If the application does not need it, then delete the corresponding component from the model chain.
Expect the size of the PMML document to be cut in half and, consequently, its scoring throughput to double.
Static bounds
Set
confidence_level to a float value between
0 and
1 (probability):
pipeline.configure(confidence_level = 0.90)
sklearn2pmml(pipeline, "NGBoostPipeline-static.pmml")
The converter hard-codes this value into critical z-value calculations.
The model always outputs valid
lower(<target>) and
upper(<target>) values.
Dynamic bounds
Set
confidence_level to the
True boolean value, or a non-empty string value.
In fact, setting
True is equivalent to setting
"ci":
pipeline.configure(confidence_level = "ci")
sklearn2pmml(pipeline, "NGBoostPipeline-dynamic.pmml")
The converter generates a
DataField element with that name, and references it in all critical z-value calculations.
The bounds respond dynamically to the confidence level value in model scoring arguments.
The model outputs missing
lower(<target>) and
upper(<target>) values if the input is missing.

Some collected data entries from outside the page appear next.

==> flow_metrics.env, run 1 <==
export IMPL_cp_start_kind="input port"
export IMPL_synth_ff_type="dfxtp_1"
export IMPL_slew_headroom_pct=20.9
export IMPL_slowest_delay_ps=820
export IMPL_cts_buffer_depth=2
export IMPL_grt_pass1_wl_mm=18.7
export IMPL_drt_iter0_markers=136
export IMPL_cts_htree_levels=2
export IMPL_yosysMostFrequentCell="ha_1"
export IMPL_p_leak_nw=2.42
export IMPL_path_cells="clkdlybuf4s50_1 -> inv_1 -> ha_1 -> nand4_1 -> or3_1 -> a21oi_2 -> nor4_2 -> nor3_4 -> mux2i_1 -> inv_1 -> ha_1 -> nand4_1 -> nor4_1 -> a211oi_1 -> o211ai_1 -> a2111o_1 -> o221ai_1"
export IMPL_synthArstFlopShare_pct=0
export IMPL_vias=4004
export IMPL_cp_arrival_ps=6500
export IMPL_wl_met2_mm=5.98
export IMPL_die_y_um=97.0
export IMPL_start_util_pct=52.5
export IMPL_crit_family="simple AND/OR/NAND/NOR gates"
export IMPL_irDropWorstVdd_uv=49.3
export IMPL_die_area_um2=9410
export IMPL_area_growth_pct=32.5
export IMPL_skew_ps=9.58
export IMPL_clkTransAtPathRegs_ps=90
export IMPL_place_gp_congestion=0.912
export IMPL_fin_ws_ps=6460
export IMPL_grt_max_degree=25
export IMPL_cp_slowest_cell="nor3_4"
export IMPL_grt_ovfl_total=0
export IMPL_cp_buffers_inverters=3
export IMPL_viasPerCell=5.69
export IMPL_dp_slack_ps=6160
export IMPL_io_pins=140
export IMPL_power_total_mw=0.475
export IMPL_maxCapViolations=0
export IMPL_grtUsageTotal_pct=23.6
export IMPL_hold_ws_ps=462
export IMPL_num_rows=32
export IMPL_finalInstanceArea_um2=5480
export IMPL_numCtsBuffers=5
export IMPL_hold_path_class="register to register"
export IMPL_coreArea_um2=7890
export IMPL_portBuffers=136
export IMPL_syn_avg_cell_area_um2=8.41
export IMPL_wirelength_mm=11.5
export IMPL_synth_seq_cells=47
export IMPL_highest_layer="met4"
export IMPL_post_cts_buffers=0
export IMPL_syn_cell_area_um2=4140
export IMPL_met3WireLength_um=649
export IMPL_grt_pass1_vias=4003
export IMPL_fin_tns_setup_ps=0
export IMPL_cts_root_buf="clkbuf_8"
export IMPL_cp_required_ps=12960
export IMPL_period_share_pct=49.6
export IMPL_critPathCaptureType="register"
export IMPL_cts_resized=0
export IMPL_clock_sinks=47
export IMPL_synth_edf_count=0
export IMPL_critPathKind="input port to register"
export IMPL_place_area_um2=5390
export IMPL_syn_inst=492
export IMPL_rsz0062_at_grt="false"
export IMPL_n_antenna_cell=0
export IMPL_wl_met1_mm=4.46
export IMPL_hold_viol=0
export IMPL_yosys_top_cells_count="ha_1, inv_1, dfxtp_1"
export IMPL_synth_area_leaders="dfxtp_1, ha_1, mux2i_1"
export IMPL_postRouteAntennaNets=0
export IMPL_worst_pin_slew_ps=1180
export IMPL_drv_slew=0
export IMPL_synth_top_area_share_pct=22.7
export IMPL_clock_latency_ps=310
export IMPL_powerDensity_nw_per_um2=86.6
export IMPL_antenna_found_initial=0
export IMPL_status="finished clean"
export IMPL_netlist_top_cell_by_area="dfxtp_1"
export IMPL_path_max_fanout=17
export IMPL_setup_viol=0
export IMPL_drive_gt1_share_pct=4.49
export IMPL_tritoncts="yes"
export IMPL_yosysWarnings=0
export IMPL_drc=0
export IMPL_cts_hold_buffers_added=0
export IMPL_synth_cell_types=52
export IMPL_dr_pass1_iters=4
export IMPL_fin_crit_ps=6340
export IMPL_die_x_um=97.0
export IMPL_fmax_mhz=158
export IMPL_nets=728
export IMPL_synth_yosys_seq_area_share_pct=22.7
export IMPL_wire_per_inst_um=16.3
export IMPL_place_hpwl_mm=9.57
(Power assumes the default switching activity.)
### src/rtl/sync_fifo_pkg.sv
// sync_fifo_pkg: read-mode enum and width helpers shared by sync_fifo_v3 and its RAM
package sync_fifo_pkg;
  typedef enum logic {FIFO_STD, FIFO_FWFT} fifo_mode_e;
  function automatic int cnt_w(input int depth);
    return $clog2(depth + 1);
  endfunction
  function automatic int addr_w(input int depth);
    return $clog2(depth) > 1 ? $clog2(depth) : 1;
  endfunction
endpackage

### src/rtl/sync_fifo_ram.sv
// sync_fifo_ram: DEPTH x T storage with sync write and registered (REG_RD=1) or combinational read
module sync_fifo_ram #(
  parameter int DEPTH = 4,
  parameter type T = logic,
  parameter int AW = 2,
  parameter bit REG_RD = 1'b1
) (
  input logic clk,
  input logic rst,
  input logic we,
  input logic [AW-1:0] waddr,
  input T wdata,
  input logic re,
  input logic [AW-1:0] raddr,
  output T rdata
);
  T mem [DEPTH];
  T rd_q;
  always_ff @(posedge clk)
    if (we) mem[waddr] <= wdata;
  always_ff @(posedge clk)
    if (rst) rd_q <= '0;
    else if (re) rd_q <= mem[raddr];
  assign rdata = REG_RD ? rd_q : mem[raddr];
endmodule
$ cat src/rtl/qs_srt_pkg.sv
// rtl/qs_srt_pkg.sv - shared types and defaults for the quicksort engine bank scheduler
package qs_srt_pkg;

    localparam int BANKS_N_DEFAULT = 4;

    typedef enum logic [2:0] {
        EMPTY    = 3'd0,
        FILLING  = 3'd1,
        READY    = 3'd2,
        SORTING  = 3'd3,
        SORTED   = 3'd4,
        DRAINING = 3'd5
    } bank_state_t;

    typedef logic [$clog2(BANKS_N_DEFAULT)-1:0] bank_id_t;

endpackage

$ cat src/rtl/qs_bank_sched_ptr.sv
// rtl/qs_bank_sched_ptr.sv - modulo-BANKS_N ring pointer
module qs_bank_sched_ptr #(
    parameter  int BANKS_N = 4,
    localparam int BANK_W  = $clog2(BANKS_N)
) (
    input  logic              clk,
    input  logic              rst,
    input  logic              inc,
    output logic [BANK_W-1:0] ptr
);

    // BANKS_N is a power of two, so natural wrap gives the modulo
    always_ff @(posedge clk) begin
        if (rst) begin
            ptr <= '0;
        end else if (inc) begin
            ptr <= ptr + BANK_W'(1);
        end
    end

endmodule

$ cat src/rtl/qs_bank_sched.sv
// rtl/qs_bank_sched.sv - bank lifecycle scheduler between ingress, sort engine and egress
// Optional statistics counters: QS_BANK_SCHED_STATS_EN
module qs_bank_sched
    import qs_srt_pkg::*;
#(
    parameter  int BANKS_N = BANKS_N_DEFAULT,
    localparam int BANK_W  = $clog2(BANKS_N)
) (
    input  logic                 clk,
    input  logic                 rst,
    input  logic                 in_alloc_req,
    output logic                 in_alloc_gnt,
    output logic [BANK_W-1:0]    in_bank,
    input  logic                 in_fill_done,
    input  logic                 srt_await,
    output logic                 srt_gnt,
    output logic [BANK_W-1:0]    srt_bank,
    input  logic                 srt_emit,
    output logic                 eg_vld,
    output logic [BANK_W-1:0]    eg_bank,
    input  logic                 eg_rdy,
    input  logic                 eg_done,
    output logic [3*BANKS_N-1:0] bank_state,
    output logic                 err
`ifdef QS_BANK_SCHED_STATS_EN
    ,
    output logic [15:0]          stat_sorts,
    output logic [15:0]          stat_stall
`endif
);

    bank_state_t bank_q [BANKS_N];
    bank_state_t bank_n [BANKS_N];

    logic [BANK_W-1:0] fill_ptr;
    logic [BANK_W-1:0] sort_ptr;
    logic [BANK_W-1:0] drain_ptr;
    logic [BANK_W-1:0] fill_own;
    logic [BANK_W-1:0] sort_sel;
    logic [BANK_W-1:0] drain_sel;

    logic pending_q;
    logic pending_n;
    logic err_n;
    logic fill_ok;
    logic emit_ok;
    logic accept_ok;
    logic drain_ok;
    logic sorting_left;
    logic await_bad;
    logic await_ok;
    logic pend_eff;
    logic sort_grant;
    logic alloc_ok;
    logic eg_vld_n;

    qs_bank_sched_ptr #(.BANKS_N(BANKS_N)) u_fill_ptr (
        .clk (clk),
        .rst (rst),
        .inc (alloc_ok),
        .ptr (fill_ptr)
    );

    qs_bank_sched_ptr #(.BANKS_N(BANKS_N)) u_sort_ptr (
        .clk (clk),
        .rst (rst),
        .inc (emit_ok),
        .ptr (sort_ptr)
    );

    qs_bank_sched_ptr #(.BANKS_N(BANKS_N)) u_drain_ptr (
        .clk (clk),
        .rst (rst),
        .inc (drain_ok),
        .ptr (drain_ptr)
    );

    // Each agent owns at most one bank, always the one at (or just behind) its pointer
    assign fill_own = fill_ptr - BANK_W'(1);

    always_comb begin
        bank_n       = bank_q;
        fill_ok      = in_fill_done && (bank_q[fill_own] == FILLING);
        emit_ok      = srt_emit && (bank_q[sort_ptr] == SORTING);
        accept_ok    = eg_vld && eg_rdy && (bank_q[drain_ptr] == SORTED);
        drain_ok     = eg_done && (bank_q[drain_ptr] == DRAINING);
        alloc_ok     = in_alloc_req && (bank_q[fill_own] != FILLING) &&
                       (bank_q[fill_ptr] == EMPTY);
        sorting_left = (bank_q[sort_ptr] == SORTING) && !emit_ok;
        await_bad    = srt_await && (pending_q || sorting_left);
        await_ok     = srt_await && !await_bad;
        pend_eff     = pending_q || await_ok;
        sort_sel     = emit_ok ? sort_ptr + BANK_W'(1) : sort_ptr;
        drain_sel    = drain_ok ? drain_ptr + BANK_W'(1) : drain_ptr;

        if (fill_ok)   bank_n[fill_own]  = READY;
        if (emit_ok)   bank_n[sort_ptr]  = SORTED;
        if (accept_ok) bank_n[drain_ptr] = DRAINING;
        if (drain_ok)  bank_n[drain_ptr] = EMPTY;
        if (alloc_ok)  bank_n[fill_ptr]  = FILLING;

        // The grant sees this cycle's fill-done and emit, so a waiting await answers one cycle later
        sort_grant = pend_eff && !sorting_left && (bank_n[sort_sel] == READY);
        if (sort_grant) bank_n[sort_sel] = SORTING;

        pending_n = pend_eff && !sort_grant;
        err_n     = err || (in_fill_done && !fill_ok) || (srt_emit && !emit_ok) ||
                    (eg_done && !drain_ok) || await_bad;
        eg_vld_n  = (bank_n[drain_sel] == SORTED);
    end

    always_ff @(posedge clk) begin
        if (rst) begin
            for (int i = 0; i < BANKS_N; i++) begin
                bank_q[i] <= EMPTY;
            end
            pending_q    <= 1'b0;
            err          <= 1'b0;
            in_alloc_gnt <= 1'b0;
            in_bank      <= '0;
            srt_gnt      <= 1'b0;
            srt_bank     <= '0;
            eg_vld       <= 1'b0;
        end else begin
            bank_q       <= bank_n;
            pending_q    <= pending_n;
            err          <= err_n;
            in_alloc_gnt <= alloc_ok;
            srt_gnt      <= sort_grant;
            eg_vld       <= eg_vld_n;
            if (alloc_ok) begin
                in_bank <= fill_ptr;
            end
            if (sort_grant) begin
                srt_bank <= sort_sel;
            end
        end
    end

    assign eg_bank = drain_ptr;

    for (genvar g = 0; g < BANKS_N; g++) begin : g_state
        assign bank_state[3*g +: 3] = bank_q[g];
    end

`ifdef QS_BANK_SCHED_STATS_EN
    always_ff @(posedge clk) begin
        if (rst) begin
            stat_sorts <= '0;
            stat_stall <= '0;
        end else begin
            if (emit_ok && (stat_sorts != 16'hffff)) begin
                stat_sorts <= stat_sorts + 16'd1;
            end
            if (pend_eff && !sort_grant && (stat_stall != 16'hffff)) begin
                stat_stall <= stat_stall + 16'd1;
            end
        end
    end
`endif

endmodule
[src/rtl/key_number_entry.sv]
// Front-panel decimal entry: debounced keys, BCD digit editing,
// BCD-to-binary conversion and a valid/ready hand-off to the core.
module key_number_entry #(
  parameter int DEBOUNCE_CYCLES = 1000000,
  parameter int NUM_DIGITS      = 4,
  parameter int DATA_W          = 16
) (
  input  logic                    clk,
  input  logic                    rst_n,
  input  logic [3:0]              key,
  input  logic [3:0]              sw,
  output logic [4*NUM_DIGITS-1:0] bcd,
  output logic [2:0]              digit_count,
  output logic                    busy,
  output logic                    entry_err,
  output logic                    out_valid,
  output logic [DATA_W-1:0]       out_data,
  input  logic                    out_ready
);

  localparam int CNT_W = $clog2(DEBOUNCE_CYCLES + 1);
  localparam int BW    = 4 * NUM_DIGITS;
  localparam int IDX_W = (NUM_DIGITS > 1) ? $clog2(NUM_DIGITS) : 1;

  typedef enum logic [1:0] {
    IDLE,
    CONVERT,
    VALID
  } state_e;

  logic [3:0]       sync1_q, sync2_q;
  logic [3:0]       db_q, db_d;
  logic [CNT_W-1:0] cnt_q [4];
  logic [CNT_W-1:0] cnt_d [4];
  logic [3:0]       press;

  state_e           state_q, state_d;
  logic [BW-1:0]    bcd_q, bcd_d;
  logic [2:0]       count_q, count_d;
  logic             err_q, err_d;
  logic [DATA_W-1:0] acc_q, acc_d;
  logic [DATA_W-1:0] data_q, data_d;
  logic [IDX_W-1:0] idx_q, idx_d;
  logic [3:0]       dig;

  // A level flips only after DEBOUNCE_CYCLES differing samples in a row
  always_comb begin
    db_d = db_q;
    for (int k = 0; k < 4; k++) begin
      cnt_d[k] = '0;
      if (sync2_q[k] != db_q[k]) begin
        if (cnt_q[k] == CNT_W'(DEBOUNCE_CYCLES - 1))
          db_d[k] = sync2_q[k];
        else
          cnt_d[k] = cnt_q[k] + CNT_W'(1);
      end
    end
  end

  assign press = db_q & ~db_d;

  always_ff @(posedge clk or negedge rst_n) begin
    if (!rst_n) begin
      sync1_q <= 4'hF;
      sync2_q <= 4'hF;
      db_q    <= 4'hF;
      for (int k = 0; k < 4; k++)
        cnt_q[k] <= '0;
    end else begin
      sync1_q <= key;
      sync2_q <= sync1_q;
      db_q    <= db_d;
      for (int k = 0; k < 4; k++)
        cnt_q[k] <= cnt_d[k];
    end
  end

  assign dig = bcd_q[{idx_q, 2'b00} +: 4];

  always_comb begin
    state_d = state_q;
    bcd_d   = bcd_q;
    count_d = count_q;
    err_d   = err_q;
    acc_d   = acc_q;
    data_d  = data_q;
    idx_d   = idx_q;
    unique case (state_q)
      IDLE: begin
        // Simultaneous events: clear > submit > backspace > enter
        if (press[2]) begin
          bcd_d   = '0;
          count_d = '0;
          err_d   = 1'b0;
        end else if (press[3]) begin
          if (count_q == 3'd0) begin
            err_d = 1'b1;
          end else begin
            err_d   = 1'b0;
            state_d = CONVERT;
            acc_d   = '0;
            idx_d   = IDX_W'(NUM_DIGITS - 1);
          end
        end else if (press[1]) begin
          if (count_q != 3'd0) begin
            bcd_d   = {4'h0, bcd_q[BW-1:4]};
            count_d = count_q - 3'd1;
            err_d   = 1'b0;
          end
        end else if (press[0]) begin
          if (sw > 4'd9 || count_q == 3'(NUM_DIGITS)) begin
            err_d = 1'b1;
          end else begin
            bcd_d   = {bcd_q[BW-5:0], sw};
            count_d = count_q + 3'd1;
            err_d   = 1'b0;
          end
        end
      end
      CONVERT: begin
        acc_d = acc_q * DATA_W'(10) + DATA_W'(dig);
        idx_d = idx_q - IDX_W'(1);
        if (idx_q == '0) begin
          data_d  = acc_d;
          state_d = VALID;
        end
      end
      VALID: begin
        if (out_ready) begin
          bcd_d   = '0;
          count_d = '0;
          state_d = IDLE;
        end
      end
      default: state_d = IDLE;
    endcase
  end

  always_ff @(posedge clk or negedge rst_n) begin
    if (!rst_n) begin
      state_q <= IDLE;
      bcd_q   <= '0;
      count_q <= '0;
      err_q   <= 1'b0;
      acc_q   <= '0;
      data_q  <= '0;
      idx_q   <= '0;
    end else begin
      state_q <= state_d;
      bcd_q   <= bcd_d;
      count_q <= count_d;
      err_q   <= err_d;
      acc_q   <= acc_d;
      data_q  <= data_d;
      idx_q   <= idx_d;
    end
  end

  assign bcd         = bcd_q;
  assign digit_count = count_q;
  assign entry_err   = err_q;
  assign busy        = (state_q != IDLE);
  assign out_valid   = (state_q == VALID);
  assign out_data    = data_q;

endmodule
**config.mk**
```make
export PLATFORM = sky130hd
export DESIGN_NAME = mux_nxw_pipe
export DESIGN_NICKNAME = d
export VERILOG_FILES = /design/src/rtl/mux_nxw_pipe.sv
export SDC_FILE = /design/constraint.sdc
export NUM_CORES = 1
export LEC_CHECK = 0
export BUFFER_PORTS_ARGS = -buffer_cell sky130_fd_sc_hd__buf_2
export CAP_MARGIN = 20
export CORE_UTILIZATION = 51
export DETAILED_ROUTE_END_ITERATION = 10
export PLACE_DENSITY = 0.86
export SYNTH_ARGS = -nofsm -noshare
export SYNTH_HDL_FRONTEND = slang
export SYNTH_SLANG_ARGS = --single-unit
```
**constraint.sdc**
```tcl
create_clock -name clk_in -period 6.1 [get_ports clk_in]
set_input_delay 0.915 -clock clk_in [delete_from_list [all_inputs] [get_ports clk_in]]
set_output_delay 0.915 -clock clk_in [all_outputs]
set_load 0.03 [all_outputs]
```
**src/rtl/mux_nxw_pipe.sv**
```systemverilog
// N-channel, W-bit pipelined multiplexer with valid/ready handshake.
// A two-entry skid buffer keeps full throughput while ready_out stays registered in occupancy.
module mux_nxw_pipe #(
   parameter int WIDTH    = 16,
   parameter int CHANNELS = 4,
   localparam int SEL_W   = $clog2(CHANNELS)
) (
   input  logic                      clk_in,
   input  logic                      rst_in,
   input  logic [CHANNELS*WIDTH-1:0] data_in,
   input  logic [CHANNELS-1:0]       valid_in,
   output logic [CHANNELS-1:0]       ready_out,
   input  logic [SEL_W-1:0]          sel_in,
   output logic [WIDTH-1:0]          y_out,
   output logic                      valid_out,
   input  logic                      ready_in,
   output logic [1:0]                occ_out,
   output logic                      sel_err_out
);

   typedef enum logic [1:0] {
      EMPTY = 2'd0,
      ONE   = 2'd1,
      TWO   = 2'd2
   } occState_t;

   occState_t        r_state;
   occState_t        w_nextState;
   logic [WIDTH-1:0] r_head;
   logic [WIDTH-1:0] r_skid;
   logic             r_selErr;

   logic [WIDTH-1:0] w_selData;
   logic             w_selValid;
   logic             w_selInRange;
   logic             w_full;
   logic             w_acc;
   logic             w_drn;

   // Only the selected slice is ever forwarded, so unselected data cannot reach state.
   always_comb begin
      w_selData    = '0;
      w_selValid   = 1'b0;
      w_selInRange = 1'b0;
      for (int i = 0; i < CHANNELS; i++) begin
         if (sel_in == SEL_W'(i)) begin
            w_selData    = data_in[i*WIDTH +: WIDTH];
            w_selValid   = valid_in[i];
            w_selInRange = 1'b1;
         end
      end
   end

   always_comb begin
      ready_out = '0;
      for (int i = 0; i < CHANNELS; i++) begin
         ready_out[i] = !rst_in && !w_full && (sel_in == SEL_W'(i));
      end
   end

   assign w_acc = w_selValid && w_selInRange && !w_full && !rst_in;
   assign w_drn = valid_out && ready_in;

   always_ff @(posedge clk_in or posedge rst_in) begin
      if (rst_in) begin
         r_state <= EMPTY;
      end else begin
         r_state <= w_nextState;
      end
   end

   always_comb begin
      w_nextState = r_state;
      case (r_state)
         EMPTY: begin
            if (w_acc) begin
               w_nextState = ONE;
            end
         end
         ONE: begin
            if (w_acc && !w_drn) begin
               w_nextState = TWO;
            end else if (!w_acc && w_drn) begin
               w_nextState = EMPTY;
            end
         end
         TWO: begin
            if (w_drn) begin
               w_nextState = ONE;
            end
         end
         default: begin
            w_nextState = EMPTY;
         end
      endcase
   end

   always_comb begin
      valid_out = (r_state != EMPTY);
      w_full    = (r_state == TWO);
      occ_out   = r_state;
   end

   // Head is the word on y_out; skid only fills when the head is stalled.
   always_ff @(posedge clk_in or posedge rst_in) begin
      if (rst_in) begin
         r_head <= '0;
         r_skid <= '0;
      end else begin
         case (r_state)
            EMPTY: begin
               if (w_acc) begin
                  r_head <= w_selData;
               end
            end
            ONE: begin
               if (w_acc && w_drn) begin
                  r_head <= w_selData;
               end else if (w_acc) begin
                  r_skid <= w_selData;
               end
            end
            TWO: begin
               if (w_drn) begin
                  r_head <= r_skid;
               end
            end
            default: begin
               r_head <= r_head;
            end
         endcase
      end
   end

   // Flags a producer driving valid while the select points past the last channel.
   always_ff @(posedge clk_in or posedge rst_in) begin
      if (rst_in) begin
         r_selErr <= 1'b0;
      end else begin
         r_selErr <= !w_selInRange && (|valid_in);
      end
   end

   assign y_out       = r_head;
   assign sel_err_out = r_selErr;

endmodule

```
==> impl_metrics.json <==
{
  "clk_pin_slew_ns": 0.07,
  "startpoint_type": "input port",
  "finalSetupViolCount": 0,
  "syn-num-nets": 302,
  "critical_path_arrival_ns": 3.49,
  "ant_nets": 0,
  "leakage_nw": 1.43,
  "drv_cap": 0,
  "powerDensity_nw_per_um2": 407,
  "cts_sinks": 35,
  "cts-root-buf": "clkbuf_8",
  "grt_max_degree": 41,
  "diodes": 0,
  "vias_per_cell": 5.32,
  "ios": 97,
  "hold_path_class": "flip-flop to flip-flop",
  "grt_pass1_vias": 1713,
  "htreeDepth": 2,
  "worstPathMaxFanout": 40,
  "die_area_um2": 4520,
  "slowest_stage": "buf_2",
  "cts_hold_buf": 0,
  "ys_types": 30,
  "grt_pass1_wl_um": 7710,
  "layout.nets": 390,
  "rows": 23,
  "final_area_um2": 2720,
  "core_um2": 4030,
  "place_congestion": 0.844,
  "slew_headroom": 0.320,
  "worstMarginPinSlew_ns": 1.02,
  "peakVddDrop_uv": 230,
  "drtIter0Drc": 148,
  "fin_crit_sh": 0.552,
  "fin_worst_skew_ns": 0.00500,
  "crit_chain": "buf_2 > or3_4 > o21ai_2 > o21ai_0 > ha_1 > nand3b_1 > nand2_1 > o21ai_0",
  "crit_path_frequent_cell": "o21ai_0",
  "layout_common_cells": "buf_2 (96), dfrtp_1 (35), nor2_1 (29), a21oi_1 (29), mux2_2 (22)",
  "dieHeight_um": 67.2,
  "fmax_mhz": 297,
  "syn_avg_cell_area_um2": 9.55,
  "post_cts_buffers": 0,
  "dp_hpwl_um": 3810,
  "yosysWarnings": 0,
  "io_buffers": 96,
  "crit_buf_inv": 1,
  "post-route-min-period_ns": 3.37,
  "syn_inst": 227,
  "cts_resized": 0,
  "synthArstFlopShare": 1.00,
  "outcome": "finished, final reports clean",
  "max_stage_delay_ns": 0.69,
  "ys_seq_area_frac": 0.404,
  "drc": 0,
  "drive_above_1_share": 0.451,
  "crit_path_end_kind": "flip-flop",
  "first_pass_iters": 4,
  "avgRoutedWirePerCell_um": 14.5,
  "drt-total-wl_um": 5300,
  "finalHoldViolations": 0,
  "crit_family": "simple AND/OR/NAND/NOR gates",
  "tns_ns": 0,
  "cts-buffers-inserted": 5,
  "area_growth_pct": 25.4,
  "gr-usage-all-layers": 0.238,
  "report.final.slew_viol_count": 0,
  "initial_core_util": 0.538,
  "clock_path_buffers": 2,
  "globalRoute.totalOverflow": 0,
  "die_x_um": 67.2,
  "whs_ns": 0.488,
  "placedInstanceArea_um2": 2620,
  "num_vias": 1943,
  "clock_latency_ns": 0.29,
  "synth_edf_count": 0,
  "cts_tree": "done",
  "synthFlopType": "dfrtp_1",
  "syn-cell-area_um2": 2170,
  "layout_commonest_cell": "buf_2",
  "critPathRequiredTime_ns": 6.23,
  "rsz0062_at_grt": "false",
  "antenna_found_initial": 0,
  "yosys_register_bits": 35,
  "crit_type": "input port to flip-flop",
  "power_w": 0.00111
}
==> cells in the mapped netlist (all sizes together), types with 2 or more instances <==
library cell | number | area share
dfrtp | 35 | 0.40
nand2 | 21 | 0.036
mux2 | 32 | 0.18
nor2b | 3 | 0.0087
nand2b | 2 | 0.0058
clkbuf | 8 | 0.014
ha | 2 | 0.012
nor2 | 29 | 0.050
nor4 | 2 | 0.0058
buf | 9 | 0.033
inv | 5 | 0.0087
a21oi | 29 | 0.067
mux2i | 16 | 0.074
o21ai | 23 | 0.057
==> sequential cells by signal (all words and copies together), names as in the netlist <==
signal / count
occ_out: 2
y_out: 16
sel_err_out: 1
r_skid: 16
==> per-layer routing <==
metal | part of all wire | up-vias | global-route usage
met3 | 0.060 | 9 | 0.0541
met4 | 0.019 | 0 | 0.109
met1 | 0.39 | 910 | 0.276
li1 | - | 956 | -
met5 | 0 | - | 0
met2 | 0.53 | 68 | 0.416
==> path summary, 6_finish.rpt <==
path	startpoint	endpoint	slack [ns]	depth (start not counted)
max in group asynchronous	rst_in	sel_err_out	5.02	3
min in group asynchronous	rst_in	y_out[9]	0.75	3
max	sel_in[0]	r_skid[1]	2.73	8
max reg2reg	occ_out[0]	r_skid[1]	3.39	7
min reg2reg	r_skid[10]	r_skid[10]	0.49	2
min	r_skid[10]	r_skid[10]	0.49	2
==> tightest hold or removal path: stages (launching register included) <==
cell and delay (ns):
dfrtp_1 0.34, nand2_1 0.05, o21ai_0 0.06
==> stage by stage <==
step	setup slack, ns	utilization	std cells
after floorplan	2.91	-	227
after global placement	2.60	0.650	357
after detailed placement	2.43	0.650	357
after CTS	2.63	0.671	364
after global routing	2.43	0.675	365
final	2.73	0.675	365
==> power breakdown <==
group	total [W]	switching, W	internal (W)	leakage (nW)
Combinational	0.000529	0.000304	0.000225	0.956
Sequential	0.000409	0.0000684	0.000341	0.429
Clock	0.000169	0.0000800	0.0000885	0.0470
==> kinds of logic after synthesis <==
kind of cell               synth area share
and+or+nand+nor                       0.128
AOI/OAI and AO/OA                     0.143
muxes                                 0.257
DFF                                   0.404
buffers and inverters                0.0554
adders and majority gates            0.0115
other                               0.00173
==> final cells by class <==
type,count,area [um^2]
multi-input cells,170,1170
inverters,5,18.8
repair buffers,98,503
clock buffers,6,82.6
well taps,50,62.6
fillers,339,1310
clock inverters,1,5.00
flip-flops and latches,35,876
No activity file was read; power rests on OpenSTA's default activity.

Scoring with dynamic bounds:
from jpmml_evaluator import make_evaluator
evaluator = make_evaluator("NGBoostPipeline-dynamic.pmml") \
.verify()
pmml_X = X.copy()
# Same coverage for all samples
pmml_X["ci"] = 0.90
pmml_y = evaluator.evaluateAll(pmml_X)
print(pmml_y)
Applications that need even more dynamism should fall back to exporting distribution parameters. This allows reconstructing distribution instances locally, with full flexibility for querying and calculations.